▶ [EXERCISE AIM]:
Give the lines below again exactly, starting with the line that holds "-- power groups" and going on through the line that holds "worst slew at a driven data input, ns: 0.10".

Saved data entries
- Opening Delimiter -

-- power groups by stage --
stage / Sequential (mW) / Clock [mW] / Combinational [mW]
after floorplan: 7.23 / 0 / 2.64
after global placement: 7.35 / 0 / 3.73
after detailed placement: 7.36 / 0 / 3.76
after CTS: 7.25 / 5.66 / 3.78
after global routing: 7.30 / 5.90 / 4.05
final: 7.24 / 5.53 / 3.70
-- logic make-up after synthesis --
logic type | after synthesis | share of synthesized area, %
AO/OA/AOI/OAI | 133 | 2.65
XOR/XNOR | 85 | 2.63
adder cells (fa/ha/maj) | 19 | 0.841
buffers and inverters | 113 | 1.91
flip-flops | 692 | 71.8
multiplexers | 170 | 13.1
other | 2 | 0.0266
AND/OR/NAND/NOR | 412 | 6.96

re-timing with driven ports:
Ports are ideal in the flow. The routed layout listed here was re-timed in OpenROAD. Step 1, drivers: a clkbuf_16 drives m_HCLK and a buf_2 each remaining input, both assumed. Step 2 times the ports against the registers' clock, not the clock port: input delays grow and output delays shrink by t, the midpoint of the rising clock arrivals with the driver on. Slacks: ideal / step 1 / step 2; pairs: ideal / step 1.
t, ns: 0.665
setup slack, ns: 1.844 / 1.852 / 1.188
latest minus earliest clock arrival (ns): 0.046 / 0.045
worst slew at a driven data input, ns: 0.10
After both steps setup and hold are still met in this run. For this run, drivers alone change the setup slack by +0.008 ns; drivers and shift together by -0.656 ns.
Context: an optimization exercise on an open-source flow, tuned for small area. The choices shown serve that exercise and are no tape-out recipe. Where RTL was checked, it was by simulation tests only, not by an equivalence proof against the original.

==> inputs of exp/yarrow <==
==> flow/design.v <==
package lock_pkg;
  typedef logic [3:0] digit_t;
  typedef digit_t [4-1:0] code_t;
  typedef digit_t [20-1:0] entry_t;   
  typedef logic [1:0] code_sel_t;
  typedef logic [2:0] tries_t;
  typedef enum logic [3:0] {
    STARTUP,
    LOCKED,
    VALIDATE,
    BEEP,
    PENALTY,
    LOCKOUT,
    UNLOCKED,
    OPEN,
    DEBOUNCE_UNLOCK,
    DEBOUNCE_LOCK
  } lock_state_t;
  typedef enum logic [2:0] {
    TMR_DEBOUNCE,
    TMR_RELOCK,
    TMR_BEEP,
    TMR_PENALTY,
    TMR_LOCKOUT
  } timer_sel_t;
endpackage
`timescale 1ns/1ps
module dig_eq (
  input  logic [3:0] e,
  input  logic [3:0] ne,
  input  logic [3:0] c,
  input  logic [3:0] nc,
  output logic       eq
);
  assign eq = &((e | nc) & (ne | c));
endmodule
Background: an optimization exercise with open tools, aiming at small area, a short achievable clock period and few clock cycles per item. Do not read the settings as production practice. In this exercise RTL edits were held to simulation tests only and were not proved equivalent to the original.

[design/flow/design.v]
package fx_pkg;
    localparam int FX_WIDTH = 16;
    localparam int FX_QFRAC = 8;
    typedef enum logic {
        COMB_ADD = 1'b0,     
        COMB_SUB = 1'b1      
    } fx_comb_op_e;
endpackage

- Closing Delimiter -
- Opening Delimiter -

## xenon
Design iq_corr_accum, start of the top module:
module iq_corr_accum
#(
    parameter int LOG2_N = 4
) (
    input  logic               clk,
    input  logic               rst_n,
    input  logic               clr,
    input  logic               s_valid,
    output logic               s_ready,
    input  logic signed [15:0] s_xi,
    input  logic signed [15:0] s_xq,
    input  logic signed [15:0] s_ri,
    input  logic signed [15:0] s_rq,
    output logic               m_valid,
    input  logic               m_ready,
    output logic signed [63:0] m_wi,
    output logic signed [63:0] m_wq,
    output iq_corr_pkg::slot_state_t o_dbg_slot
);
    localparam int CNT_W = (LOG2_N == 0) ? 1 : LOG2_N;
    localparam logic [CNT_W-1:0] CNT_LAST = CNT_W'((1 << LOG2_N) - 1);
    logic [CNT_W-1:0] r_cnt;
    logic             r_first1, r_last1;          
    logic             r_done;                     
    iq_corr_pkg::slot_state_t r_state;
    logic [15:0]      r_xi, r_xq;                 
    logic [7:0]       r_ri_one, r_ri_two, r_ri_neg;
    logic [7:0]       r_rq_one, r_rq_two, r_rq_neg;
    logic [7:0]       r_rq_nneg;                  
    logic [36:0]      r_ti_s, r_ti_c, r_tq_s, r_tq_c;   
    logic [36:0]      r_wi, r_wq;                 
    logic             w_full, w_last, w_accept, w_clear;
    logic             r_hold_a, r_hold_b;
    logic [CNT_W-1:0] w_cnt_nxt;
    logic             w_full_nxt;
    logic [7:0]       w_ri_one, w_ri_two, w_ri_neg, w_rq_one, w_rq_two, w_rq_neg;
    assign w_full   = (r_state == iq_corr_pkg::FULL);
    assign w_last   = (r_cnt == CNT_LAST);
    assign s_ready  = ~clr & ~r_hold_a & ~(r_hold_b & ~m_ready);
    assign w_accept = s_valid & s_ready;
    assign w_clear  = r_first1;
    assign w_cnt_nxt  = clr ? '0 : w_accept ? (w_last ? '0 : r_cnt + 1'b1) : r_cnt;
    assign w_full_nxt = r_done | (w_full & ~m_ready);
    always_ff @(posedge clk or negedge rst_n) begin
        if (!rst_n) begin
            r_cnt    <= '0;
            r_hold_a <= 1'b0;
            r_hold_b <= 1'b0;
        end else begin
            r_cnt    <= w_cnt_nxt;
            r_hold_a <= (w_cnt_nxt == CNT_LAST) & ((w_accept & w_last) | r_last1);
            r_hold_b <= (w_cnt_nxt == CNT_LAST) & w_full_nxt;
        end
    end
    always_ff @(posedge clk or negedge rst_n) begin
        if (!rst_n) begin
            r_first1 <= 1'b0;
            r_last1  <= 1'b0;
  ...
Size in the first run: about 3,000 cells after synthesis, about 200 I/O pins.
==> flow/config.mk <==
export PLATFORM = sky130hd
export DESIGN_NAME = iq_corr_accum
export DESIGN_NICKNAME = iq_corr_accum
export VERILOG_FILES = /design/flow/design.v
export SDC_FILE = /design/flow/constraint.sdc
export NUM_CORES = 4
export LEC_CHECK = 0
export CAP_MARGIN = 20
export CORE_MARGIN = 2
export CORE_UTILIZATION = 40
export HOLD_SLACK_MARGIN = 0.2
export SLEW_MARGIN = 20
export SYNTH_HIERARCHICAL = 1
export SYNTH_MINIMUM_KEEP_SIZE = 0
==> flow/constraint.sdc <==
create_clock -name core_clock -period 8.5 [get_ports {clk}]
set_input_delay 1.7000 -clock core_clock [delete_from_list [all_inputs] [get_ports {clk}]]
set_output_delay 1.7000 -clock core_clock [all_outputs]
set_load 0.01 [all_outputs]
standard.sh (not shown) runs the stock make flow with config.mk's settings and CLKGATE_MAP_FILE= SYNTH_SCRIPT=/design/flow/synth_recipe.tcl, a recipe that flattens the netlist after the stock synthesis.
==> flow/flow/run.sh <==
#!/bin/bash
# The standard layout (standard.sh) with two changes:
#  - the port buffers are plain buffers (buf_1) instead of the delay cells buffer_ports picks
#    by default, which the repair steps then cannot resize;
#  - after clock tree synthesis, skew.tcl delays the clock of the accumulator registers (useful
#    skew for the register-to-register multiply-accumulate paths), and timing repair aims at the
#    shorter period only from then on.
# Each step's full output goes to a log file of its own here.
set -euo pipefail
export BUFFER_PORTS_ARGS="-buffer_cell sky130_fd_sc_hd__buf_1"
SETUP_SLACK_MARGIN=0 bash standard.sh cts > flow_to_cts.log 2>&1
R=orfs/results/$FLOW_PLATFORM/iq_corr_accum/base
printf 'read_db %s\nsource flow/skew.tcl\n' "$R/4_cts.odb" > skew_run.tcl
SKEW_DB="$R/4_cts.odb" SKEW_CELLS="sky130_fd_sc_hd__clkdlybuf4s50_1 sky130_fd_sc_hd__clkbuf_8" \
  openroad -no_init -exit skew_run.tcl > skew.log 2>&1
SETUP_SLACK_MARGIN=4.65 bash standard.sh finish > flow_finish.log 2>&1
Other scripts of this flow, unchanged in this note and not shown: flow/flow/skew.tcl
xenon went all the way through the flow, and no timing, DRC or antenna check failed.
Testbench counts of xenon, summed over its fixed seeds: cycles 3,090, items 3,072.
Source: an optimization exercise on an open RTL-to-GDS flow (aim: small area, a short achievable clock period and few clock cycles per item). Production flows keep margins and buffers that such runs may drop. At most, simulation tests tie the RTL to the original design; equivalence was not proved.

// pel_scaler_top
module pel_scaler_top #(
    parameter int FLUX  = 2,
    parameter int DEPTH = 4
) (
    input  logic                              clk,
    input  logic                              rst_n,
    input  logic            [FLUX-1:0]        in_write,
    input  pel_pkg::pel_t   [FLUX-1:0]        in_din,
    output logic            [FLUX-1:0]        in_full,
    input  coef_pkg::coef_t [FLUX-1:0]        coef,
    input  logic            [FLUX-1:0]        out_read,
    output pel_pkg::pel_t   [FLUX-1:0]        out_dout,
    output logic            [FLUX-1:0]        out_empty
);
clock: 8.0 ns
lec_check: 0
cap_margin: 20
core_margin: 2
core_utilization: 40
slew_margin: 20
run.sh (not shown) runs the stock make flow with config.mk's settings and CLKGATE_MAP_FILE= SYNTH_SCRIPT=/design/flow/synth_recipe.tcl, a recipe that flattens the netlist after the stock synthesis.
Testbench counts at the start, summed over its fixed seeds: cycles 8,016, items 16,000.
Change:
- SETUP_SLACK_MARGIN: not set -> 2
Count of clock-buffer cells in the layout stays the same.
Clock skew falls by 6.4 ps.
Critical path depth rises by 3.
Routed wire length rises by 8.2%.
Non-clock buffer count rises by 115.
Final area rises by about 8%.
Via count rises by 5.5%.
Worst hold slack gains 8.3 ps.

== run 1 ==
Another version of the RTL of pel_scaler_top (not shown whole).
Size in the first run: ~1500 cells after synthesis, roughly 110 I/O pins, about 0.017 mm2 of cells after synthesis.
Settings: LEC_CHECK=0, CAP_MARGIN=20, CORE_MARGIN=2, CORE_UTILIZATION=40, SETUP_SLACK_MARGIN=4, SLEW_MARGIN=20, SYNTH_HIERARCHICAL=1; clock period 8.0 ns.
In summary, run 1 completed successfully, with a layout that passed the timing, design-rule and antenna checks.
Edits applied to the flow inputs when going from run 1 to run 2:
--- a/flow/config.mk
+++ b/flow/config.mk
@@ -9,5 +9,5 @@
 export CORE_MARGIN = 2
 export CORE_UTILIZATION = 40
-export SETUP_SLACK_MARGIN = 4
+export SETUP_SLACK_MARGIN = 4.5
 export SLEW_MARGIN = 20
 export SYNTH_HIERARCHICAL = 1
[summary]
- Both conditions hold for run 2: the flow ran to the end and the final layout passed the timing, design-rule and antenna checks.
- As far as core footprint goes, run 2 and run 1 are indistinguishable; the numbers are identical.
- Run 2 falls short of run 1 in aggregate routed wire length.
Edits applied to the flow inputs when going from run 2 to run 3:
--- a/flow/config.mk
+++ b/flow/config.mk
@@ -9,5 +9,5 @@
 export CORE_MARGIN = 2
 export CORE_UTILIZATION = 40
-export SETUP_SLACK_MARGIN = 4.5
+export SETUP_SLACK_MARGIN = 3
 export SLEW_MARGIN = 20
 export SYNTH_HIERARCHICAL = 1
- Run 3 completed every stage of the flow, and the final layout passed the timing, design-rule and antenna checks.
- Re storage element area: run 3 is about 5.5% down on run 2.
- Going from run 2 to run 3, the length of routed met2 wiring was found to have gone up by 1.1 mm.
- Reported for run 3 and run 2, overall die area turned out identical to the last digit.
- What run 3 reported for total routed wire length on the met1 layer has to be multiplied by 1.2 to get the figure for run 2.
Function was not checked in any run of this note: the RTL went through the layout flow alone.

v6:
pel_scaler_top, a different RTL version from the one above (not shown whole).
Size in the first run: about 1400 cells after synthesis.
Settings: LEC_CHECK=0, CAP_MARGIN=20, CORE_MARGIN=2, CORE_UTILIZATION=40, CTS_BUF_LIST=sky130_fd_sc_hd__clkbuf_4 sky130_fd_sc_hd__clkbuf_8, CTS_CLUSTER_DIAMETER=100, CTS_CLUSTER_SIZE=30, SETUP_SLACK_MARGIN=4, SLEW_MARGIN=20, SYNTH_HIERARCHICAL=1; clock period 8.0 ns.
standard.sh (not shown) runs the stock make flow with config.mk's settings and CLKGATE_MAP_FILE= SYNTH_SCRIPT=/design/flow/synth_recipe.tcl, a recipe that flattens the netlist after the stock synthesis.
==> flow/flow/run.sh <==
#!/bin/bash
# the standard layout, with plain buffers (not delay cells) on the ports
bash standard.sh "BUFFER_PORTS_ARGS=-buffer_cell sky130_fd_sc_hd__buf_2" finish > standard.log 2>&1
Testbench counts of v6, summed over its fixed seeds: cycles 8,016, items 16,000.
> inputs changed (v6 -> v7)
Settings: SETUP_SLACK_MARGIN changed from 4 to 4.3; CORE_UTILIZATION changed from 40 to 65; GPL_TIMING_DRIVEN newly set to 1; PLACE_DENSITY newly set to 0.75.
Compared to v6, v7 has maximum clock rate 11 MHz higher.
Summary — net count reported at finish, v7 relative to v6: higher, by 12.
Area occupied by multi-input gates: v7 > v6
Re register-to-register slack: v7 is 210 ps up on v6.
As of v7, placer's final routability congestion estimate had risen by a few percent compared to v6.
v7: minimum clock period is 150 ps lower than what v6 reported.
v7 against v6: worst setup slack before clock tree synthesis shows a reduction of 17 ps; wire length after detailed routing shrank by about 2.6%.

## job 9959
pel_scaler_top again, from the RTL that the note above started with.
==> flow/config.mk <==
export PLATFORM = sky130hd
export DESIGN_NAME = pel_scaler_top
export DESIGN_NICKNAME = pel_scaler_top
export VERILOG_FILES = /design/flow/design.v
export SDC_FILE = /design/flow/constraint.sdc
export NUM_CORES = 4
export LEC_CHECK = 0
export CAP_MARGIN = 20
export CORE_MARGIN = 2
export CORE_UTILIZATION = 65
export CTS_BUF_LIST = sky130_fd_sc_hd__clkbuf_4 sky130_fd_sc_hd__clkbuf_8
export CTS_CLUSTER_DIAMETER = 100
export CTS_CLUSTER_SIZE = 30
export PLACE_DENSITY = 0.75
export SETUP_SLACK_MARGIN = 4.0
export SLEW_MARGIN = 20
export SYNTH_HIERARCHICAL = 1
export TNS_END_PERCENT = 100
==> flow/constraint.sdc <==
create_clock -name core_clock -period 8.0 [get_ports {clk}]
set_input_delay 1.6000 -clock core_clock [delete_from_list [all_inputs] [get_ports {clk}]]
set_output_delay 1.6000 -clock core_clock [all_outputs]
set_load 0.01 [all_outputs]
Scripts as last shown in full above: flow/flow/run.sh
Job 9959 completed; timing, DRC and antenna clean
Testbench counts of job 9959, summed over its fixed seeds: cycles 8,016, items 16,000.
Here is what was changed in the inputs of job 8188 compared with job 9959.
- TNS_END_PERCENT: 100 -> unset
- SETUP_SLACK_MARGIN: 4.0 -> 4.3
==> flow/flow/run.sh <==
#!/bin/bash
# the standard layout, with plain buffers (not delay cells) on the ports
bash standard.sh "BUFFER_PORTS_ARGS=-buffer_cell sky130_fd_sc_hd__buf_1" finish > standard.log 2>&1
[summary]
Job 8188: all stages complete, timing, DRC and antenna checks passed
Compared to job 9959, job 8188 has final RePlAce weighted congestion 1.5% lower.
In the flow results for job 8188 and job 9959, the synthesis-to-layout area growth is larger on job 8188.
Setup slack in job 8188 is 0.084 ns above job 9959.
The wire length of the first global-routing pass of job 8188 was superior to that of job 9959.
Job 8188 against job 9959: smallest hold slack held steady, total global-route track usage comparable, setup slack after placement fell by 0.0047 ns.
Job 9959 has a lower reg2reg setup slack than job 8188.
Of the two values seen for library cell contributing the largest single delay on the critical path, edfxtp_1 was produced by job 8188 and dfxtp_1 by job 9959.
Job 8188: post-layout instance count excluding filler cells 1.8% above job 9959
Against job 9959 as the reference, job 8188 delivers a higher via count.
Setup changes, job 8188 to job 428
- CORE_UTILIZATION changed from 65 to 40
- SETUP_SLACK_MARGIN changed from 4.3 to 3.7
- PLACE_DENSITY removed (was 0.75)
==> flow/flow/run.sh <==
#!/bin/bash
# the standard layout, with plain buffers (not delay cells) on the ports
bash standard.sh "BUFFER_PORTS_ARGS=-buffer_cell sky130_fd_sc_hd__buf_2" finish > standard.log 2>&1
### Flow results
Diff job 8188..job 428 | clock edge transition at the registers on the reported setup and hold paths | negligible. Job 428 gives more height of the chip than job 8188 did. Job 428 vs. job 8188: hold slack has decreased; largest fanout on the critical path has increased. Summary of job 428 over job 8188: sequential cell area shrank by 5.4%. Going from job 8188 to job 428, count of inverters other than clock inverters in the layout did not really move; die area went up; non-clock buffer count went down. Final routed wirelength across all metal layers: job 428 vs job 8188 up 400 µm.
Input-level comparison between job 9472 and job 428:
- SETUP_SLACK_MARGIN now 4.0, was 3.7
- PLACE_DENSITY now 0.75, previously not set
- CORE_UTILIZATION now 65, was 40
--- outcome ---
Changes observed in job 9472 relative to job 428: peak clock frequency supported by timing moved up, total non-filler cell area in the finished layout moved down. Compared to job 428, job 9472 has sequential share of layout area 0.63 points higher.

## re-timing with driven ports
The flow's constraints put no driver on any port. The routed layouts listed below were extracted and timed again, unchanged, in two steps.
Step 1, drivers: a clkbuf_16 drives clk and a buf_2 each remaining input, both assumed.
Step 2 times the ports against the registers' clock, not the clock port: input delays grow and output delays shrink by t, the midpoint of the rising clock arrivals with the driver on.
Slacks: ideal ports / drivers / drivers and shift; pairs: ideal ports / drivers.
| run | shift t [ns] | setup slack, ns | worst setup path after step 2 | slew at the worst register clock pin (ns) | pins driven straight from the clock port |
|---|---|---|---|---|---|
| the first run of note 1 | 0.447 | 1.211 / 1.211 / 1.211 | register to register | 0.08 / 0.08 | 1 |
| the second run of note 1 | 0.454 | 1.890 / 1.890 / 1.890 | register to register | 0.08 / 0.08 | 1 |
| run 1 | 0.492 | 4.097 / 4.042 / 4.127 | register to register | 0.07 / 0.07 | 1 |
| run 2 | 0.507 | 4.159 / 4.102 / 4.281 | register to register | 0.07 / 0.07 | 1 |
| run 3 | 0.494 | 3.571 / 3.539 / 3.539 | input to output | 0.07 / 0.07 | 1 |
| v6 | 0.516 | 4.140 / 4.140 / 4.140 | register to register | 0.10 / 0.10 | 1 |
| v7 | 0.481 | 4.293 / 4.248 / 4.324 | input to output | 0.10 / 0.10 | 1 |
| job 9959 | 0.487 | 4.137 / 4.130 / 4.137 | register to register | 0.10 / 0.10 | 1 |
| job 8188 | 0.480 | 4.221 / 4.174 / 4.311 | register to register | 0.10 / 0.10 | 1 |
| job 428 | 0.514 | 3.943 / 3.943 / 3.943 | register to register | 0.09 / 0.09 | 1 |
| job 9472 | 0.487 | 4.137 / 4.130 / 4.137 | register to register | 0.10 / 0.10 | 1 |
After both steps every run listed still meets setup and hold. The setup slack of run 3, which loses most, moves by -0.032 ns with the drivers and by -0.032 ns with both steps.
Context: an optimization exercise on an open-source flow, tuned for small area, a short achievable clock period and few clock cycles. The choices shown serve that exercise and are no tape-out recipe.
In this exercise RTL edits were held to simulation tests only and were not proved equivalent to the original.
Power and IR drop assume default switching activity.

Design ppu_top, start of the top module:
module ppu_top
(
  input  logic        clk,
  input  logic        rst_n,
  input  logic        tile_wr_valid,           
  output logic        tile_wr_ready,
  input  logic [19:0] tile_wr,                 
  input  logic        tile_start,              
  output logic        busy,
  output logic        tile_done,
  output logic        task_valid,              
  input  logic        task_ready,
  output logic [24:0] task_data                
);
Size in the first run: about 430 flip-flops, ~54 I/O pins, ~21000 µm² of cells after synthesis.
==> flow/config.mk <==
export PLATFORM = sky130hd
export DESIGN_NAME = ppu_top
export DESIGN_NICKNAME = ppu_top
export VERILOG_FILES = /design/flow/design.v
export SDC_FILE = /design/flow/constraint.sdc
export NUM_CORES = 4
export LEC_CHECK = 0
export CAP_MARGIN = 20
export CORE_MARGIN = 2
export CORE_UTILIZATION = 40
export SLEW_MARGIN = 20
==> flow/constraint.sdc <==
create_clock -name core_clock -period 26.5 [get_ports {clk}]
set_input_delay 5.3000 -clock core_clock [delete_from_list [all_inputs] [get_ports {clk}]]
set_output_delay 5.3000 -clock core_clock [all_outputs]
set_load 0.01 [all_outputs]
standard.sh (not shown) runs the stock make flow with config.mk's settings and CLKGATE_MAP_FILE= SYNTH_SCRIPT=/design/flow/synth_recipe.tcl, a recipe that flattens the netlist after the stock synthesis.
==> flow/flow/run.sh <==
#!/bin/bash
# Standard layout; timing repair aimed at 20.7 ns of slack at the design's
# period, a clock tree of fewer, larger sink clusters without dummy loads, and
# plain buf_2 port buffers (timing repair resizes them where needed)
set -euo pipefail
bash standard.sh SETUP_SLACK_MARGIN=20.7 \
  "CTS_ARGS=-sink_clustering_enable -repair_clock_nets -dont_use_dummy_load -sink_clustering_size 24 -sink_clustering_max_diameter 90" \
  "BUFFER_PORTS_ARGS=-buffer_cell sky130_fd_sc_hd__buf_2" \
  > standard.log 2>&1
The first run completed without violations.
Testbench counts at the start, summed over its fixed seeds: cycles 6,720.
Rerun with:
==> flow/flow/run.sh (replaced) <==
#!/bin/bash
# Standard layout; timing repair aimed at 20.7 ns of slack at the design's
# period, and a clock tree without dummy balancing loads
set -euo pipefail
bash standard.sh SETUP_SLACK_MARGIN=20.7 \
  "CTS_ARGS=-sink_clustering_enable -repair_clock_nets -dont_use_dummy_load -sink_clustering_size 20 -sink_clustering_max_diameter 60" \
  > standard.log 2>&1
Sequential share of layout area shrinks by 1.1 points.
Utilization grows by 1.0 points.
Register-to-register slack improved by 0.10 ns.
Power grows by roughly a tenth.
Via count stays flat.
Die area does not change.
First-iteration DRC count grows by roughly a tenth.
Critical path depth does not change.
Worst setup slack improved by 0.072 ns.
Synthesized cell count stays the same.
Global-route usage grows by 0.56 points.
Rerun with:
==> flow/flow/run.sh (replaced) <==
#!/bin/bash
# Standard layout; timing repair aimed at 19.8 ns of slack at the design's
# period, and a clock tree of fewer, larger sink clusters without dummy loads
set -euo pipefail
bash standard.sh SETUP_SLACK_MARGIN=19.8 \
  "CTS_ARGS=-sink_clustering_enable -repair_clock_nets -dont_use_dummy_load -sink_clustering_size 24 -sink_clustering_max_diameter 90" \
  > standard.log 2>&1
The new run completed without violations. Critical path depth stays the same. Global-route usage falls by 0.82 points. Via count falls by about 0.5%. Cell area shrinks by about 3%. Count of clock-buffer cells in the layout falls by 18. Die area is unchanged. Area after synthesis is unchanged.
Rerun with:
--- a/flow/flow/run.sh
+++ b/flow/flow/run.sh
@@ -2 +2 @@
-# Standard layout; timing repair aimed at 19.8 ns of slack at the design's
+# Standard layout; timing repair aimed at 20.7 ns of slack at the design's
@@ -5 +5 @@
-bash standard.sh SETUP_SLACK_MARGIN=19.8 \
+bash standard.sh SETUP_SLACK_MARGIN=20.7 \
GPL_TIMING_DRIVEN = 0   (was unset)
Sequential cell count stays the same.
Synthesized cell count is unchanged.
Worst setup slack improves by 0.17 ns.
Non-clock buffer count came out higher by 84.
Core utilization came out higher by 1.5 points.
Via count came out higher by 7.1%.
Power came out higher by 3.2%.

- Closing Delimiter -

▶ [RESPONSE TO THE TASK]:
-- power groups by stage --
stage / Sequential (mW) / Clock [mW] / Combinational [mW]
after floorplan: 7.23 / 0 / 2.64
after global placement: 7.35 / 0 / 3.73
after detailed placement: 7.36 / 0 / 3.76
after CTS: 7.25 / 5.66 / 3.78
after global routing: 7.30 / 5.90 / 4.05
final: 7.24 / 5.53 / 3.70
-- logic make-up after synthesis --
logic type | after synthesis | share of synthesized area, %
AO/OA/AOI/OAI | 133 | 2.65
XOR/XNOR | 85 | 2.63
adder cells (fa/ha/maj) | 19 | 0.841
buffers and inverters | 113 | 1.91
flip-flops | 692 | 71.8
multiplexers | 170 | 13.1
other | 2 | 0.0266
AND/OR/NAND/NOR | 412 | 6.96

re-timing with driven ports:
Ports are ideal in the flow. The routed layout listed here was re-timed in OpenROAD. Step 1, drivers: a clkbuf_16 drives m_HCLK and a buf_2 each remaining input, both assumed. Step 2 times the ports against the registers' clock, not the clock port: input delays grow and output delays shrink by t, the midpoint of the rising clock arrivals with the driver on. Slacks: ideal / step 1 / step 2; pairs: ideal / step 1.
t, ns: 0.665
setup slack, ns: 1.844 / 1.852 / 1.188
latest minus earliest clock arrival (ns): 0.046 / 0.045
worst slew at a driven data input, ns: 0.10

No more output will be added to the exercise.